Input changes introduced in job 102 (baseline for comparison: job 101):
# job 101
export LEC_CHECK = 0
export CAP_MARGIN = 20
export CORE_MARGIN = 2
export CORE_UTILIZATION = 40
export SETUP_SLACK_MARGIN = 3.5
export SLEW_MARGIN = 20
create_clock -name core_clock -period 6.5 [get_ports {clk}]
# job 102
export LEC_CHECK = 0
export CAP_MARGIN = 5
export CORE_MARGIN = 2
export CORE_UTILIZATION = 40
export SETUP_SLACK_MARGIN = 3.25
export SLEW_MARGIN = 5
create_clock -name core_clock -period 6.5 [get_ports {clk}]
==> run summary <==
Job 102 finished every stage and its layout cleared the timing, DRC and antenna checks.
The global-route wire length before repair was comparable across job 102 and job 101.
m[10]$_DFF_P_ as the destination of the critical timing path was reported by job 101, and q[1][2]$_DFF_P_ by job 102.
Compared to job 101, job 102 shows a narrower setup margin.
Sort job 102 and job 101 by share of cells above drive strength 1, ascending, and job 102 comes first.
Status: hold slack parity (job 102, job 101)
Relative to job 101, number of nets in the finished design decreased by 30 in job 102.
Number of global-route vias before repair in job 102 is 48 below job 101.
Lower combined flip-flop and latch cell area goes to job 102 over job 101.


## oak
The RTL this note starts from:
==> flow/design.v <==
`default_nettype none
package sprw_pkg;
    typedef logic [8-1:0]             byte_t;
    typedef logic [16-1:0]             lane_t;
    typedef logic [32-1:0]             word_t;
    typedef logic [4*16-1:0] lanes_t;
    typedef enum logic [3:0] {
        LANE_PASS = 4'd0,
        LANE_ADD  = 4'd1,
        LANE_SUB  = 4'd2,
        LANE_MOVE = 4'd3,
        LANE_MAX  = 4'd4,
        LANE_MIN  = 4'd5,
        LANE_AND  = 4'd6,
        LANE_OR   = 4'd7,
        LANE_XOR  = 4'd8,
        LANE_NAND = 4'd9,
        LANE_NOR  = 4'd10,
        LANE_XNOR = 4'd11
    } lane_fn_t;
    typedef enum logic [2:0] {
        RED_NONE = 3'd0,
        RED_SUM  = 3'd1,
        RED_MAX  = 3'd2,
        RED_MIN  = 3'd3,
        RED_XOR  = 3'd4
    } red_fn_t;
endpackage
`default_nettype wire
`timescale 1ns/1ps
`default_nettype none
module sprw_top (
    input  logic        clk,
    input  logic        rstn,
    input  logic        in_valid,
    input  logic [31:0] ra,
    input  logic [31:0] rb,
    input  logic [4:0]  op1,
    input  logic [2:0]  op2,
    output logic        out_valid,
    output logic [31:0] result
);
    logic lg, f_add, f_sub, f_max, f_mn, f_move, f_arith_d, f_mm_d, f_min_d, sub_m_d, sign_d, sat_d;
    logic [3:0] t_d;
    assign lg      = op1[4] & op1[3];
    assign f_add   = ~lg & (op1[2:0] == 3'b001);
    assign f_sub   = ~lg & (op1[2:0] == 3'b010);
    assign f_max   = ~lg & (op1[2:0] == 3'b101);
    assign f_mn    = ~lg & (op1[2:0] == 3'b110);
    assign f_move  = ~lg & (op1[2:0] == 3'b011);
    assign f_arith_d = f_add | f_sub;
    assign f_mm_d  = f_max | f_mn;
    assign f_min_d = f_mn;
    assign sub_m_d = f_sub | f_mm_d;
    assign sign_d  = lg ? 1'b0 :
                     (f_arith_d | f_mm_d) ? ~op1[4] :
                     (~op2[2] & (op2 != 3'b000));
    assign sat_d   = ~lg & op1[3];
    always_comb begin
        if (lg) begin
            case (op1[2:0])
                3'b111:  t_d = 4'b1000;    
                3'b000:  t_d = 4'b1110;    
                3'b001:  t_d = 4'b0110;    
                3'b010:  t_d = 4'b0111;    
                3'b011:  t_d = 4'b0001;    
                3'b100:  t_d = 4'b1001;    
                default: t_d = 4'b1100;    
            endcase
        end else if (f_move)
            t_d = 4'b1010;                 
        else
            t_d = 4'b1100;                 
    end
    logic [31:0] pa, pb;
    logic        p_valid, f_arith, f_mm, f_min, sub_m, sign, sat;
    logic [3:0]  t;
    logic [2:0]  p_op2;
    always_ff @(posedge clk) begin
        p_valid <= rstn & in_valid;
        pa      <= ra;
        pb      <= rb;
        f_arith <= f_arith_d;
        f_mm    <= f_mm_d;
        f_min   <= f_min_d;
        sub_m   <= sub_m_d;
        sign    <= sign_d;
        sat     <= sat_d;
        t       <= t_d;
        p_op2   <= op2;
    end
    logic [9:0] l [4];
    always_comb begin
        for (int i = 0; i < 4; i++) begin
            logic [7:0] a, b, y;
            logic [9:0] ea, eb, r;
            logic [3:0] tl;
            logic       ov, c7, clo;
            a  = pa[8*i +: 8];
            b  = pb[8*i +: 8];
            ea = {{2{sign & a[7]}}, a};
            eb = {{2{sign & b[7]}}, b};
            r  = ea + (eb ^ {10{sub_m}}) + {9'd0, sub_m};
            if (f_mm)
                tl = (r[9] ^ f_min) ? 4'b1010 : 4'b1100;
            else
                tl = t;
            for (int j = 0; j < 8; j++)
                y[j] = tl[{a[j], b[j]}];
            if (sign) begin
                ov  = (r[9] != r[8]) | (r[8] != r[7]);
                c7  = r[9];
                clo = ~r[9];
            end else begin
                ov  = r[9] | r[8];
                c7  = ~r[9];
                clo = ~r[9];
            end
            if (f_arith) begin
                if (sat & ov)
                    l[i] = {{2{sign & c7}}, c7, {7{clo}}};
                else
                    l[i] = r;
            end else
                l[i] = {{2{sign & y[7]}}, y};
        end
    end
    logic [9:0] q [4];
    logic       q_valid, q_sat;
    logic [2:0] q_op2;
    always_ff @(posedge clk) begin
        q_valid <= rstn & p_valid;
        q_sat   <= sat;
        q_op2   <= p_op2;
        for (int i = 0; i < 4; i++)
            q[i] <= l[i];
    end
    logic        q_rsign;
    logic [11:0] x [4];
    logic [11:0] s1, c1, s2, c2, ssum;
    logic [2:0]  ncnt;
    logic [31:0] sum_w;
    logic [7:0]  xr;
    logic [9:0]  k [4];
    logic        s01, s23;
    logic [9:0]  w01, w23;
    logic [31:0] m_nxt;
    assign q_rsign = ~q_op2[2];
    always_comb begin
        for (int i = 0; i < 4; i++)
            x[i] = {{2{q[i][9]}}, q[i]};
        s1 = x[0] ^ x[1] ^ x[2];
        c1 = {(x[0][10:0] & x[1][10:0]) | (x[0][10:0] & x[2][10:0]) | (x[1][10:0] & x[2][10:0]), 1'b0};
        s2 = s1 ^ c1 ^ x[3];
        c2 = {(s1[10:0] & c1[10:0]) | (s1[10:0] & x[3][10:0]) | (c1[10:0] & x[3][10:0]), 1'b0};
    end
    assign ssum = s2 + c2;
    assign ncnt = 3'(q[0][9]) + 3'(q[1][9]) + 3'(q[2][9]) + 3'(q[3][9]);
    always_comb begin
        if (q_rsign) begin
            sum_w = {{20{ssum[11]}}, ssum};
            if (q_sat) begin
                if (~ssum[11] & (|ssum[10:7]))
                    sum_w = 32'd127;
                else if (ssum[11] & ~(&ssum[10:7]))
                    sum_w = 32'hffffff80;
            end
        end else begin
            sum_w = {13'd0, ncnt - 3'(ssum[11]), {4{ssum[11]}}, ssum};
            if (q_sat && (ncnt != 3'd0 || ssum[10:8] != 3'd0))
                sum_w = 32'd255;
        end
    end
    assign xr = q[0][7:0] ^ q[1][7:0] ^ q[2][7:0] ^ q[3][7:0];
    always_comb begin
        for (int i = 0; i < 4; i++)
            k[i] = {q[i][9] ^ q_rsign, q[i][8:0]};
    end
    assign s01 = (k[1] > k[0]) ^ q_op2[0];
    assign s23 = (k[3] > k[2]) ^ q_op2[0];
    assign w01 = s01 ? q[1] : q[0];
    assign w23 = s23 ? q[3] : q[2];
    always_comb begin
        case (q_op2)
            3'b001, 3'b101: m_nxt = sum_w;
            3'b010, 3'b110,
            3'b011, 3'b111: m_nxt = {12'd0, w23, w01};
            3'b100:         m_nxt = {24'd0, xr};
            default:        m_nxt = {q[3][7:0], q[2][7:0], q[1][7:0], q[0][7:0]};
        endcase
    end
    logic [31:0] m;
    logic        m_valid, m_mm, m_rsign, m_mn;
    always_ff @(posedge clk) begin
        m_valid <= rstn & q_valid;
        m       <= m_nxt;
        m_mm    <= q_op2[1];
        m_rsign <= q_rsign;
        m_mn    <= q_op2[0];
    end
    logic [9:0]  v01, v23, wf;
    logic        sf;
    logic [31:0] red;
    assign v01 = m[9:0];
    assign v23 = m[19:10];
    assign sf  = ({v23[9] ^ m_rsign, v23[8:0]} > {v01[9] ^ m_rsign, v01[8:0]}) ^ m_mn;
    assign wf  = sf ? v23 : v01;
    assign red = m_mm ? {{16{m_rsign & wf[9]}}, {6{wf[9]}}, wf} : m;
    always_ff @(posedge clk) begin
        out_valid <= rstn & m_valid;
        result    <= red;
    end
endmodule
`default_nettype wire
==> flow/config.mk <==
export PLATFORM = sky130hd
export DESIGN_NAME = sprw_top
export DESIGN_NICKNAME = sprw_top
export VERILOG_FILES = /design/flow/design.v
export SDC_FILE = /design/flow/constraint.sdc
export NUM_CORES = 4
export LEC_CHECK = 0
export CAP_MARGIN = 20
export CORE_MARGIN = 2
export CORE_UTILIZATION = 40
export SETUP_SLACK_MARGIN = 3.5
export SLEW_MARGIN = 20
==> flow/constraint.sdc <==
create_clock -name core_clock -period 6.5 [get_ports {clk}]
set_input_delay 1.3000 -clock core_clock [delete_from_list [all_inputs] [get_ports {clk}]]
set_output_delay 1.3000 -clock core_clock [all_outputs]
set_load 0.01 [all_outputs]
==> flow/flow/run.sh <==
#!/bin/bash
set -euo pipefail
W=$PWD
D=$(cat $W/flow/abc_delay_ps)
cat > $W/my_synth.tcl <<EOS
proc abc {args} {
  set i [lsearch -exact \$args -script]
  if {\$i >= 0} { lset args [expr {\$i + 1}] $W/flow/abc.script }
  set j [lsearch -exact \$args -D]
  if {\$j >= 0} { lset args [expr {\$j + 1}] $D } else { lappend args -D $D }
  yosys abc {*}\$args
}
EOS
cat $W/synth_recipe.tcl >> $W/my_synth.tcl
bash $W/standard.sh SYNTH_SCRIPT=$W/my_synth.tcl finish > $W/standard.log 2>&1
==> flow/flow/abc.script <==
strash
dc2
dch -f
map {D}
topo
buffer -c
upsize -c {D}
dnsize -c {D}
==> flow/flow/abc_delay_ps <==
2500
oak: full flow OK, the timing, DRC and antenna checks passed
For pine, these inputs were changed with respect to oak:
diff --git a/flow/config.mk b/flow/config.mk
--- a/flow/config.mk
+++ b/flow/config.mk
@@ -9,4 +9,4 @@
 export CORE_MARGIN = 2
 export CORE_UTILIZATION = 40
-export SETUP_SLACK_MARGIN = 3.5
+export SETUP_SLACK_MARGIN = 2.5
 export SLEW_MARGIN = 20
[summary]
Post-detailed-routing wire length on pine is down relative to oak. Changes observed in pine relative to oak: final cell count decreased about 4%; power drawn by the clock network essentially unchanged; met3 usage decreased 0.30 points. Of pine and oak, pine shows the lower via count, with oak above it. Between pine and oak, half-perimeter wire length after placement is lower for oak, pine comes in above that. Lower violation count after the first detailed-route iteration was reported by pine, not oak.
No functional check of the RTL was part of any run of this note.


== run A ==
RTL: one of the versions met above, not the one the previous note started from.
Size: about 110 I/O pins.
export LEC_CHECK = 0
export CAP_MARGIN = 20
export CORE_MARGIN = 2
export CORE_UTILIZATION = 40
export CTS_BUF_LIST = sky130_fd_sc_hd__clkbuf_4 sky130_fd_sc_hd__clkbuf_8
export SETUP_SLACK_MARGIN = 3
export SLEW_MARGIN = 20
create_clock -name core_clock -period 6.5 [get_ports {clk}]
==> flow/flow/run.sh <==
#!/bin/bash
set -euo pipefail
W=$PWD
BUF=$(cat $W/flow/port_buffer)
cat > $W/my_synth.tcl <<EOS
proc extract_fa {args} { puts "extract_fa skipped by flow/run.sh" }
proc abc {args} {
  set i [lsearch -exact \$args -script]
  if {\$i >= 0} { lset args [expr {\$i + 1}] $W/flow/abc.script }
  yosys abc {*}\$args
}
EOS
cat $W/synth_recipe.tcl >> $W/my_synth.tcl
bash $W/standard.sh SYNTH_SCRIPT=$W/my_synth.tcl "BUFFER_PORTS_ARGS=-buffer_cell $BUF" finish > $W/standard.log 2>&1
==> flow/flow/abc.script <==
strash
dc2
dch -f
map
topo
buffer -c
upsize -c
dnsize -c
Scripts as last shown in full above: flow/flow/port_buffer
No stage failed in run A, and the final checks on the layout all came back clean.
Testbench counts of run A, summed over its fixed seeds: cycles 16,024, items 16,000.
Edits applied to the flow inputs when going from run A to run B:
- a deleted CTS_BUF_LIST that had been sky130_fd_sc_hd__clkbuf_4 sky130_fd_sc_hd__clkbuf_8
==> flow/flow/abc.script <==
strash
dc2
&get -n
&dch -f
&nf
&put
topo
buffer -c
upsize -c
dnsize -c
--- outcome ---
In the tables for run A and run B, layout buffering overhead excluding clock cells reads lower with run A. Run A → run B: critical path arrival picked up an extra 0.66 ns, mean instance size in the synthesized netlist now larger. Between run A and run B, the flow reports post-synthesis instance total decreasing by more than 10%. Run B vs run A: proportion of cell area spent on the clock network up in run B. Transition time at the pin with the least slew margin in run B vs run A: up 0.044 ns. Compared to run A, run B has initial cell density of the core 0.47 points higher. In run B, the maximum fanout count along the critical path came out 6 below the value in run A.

*-*-*

▶ TASK BRIEF: Taking the records above line by line, count those that hold the word "came"; the number is the entire answer.

▶ EXERCISE OUTPUT: 2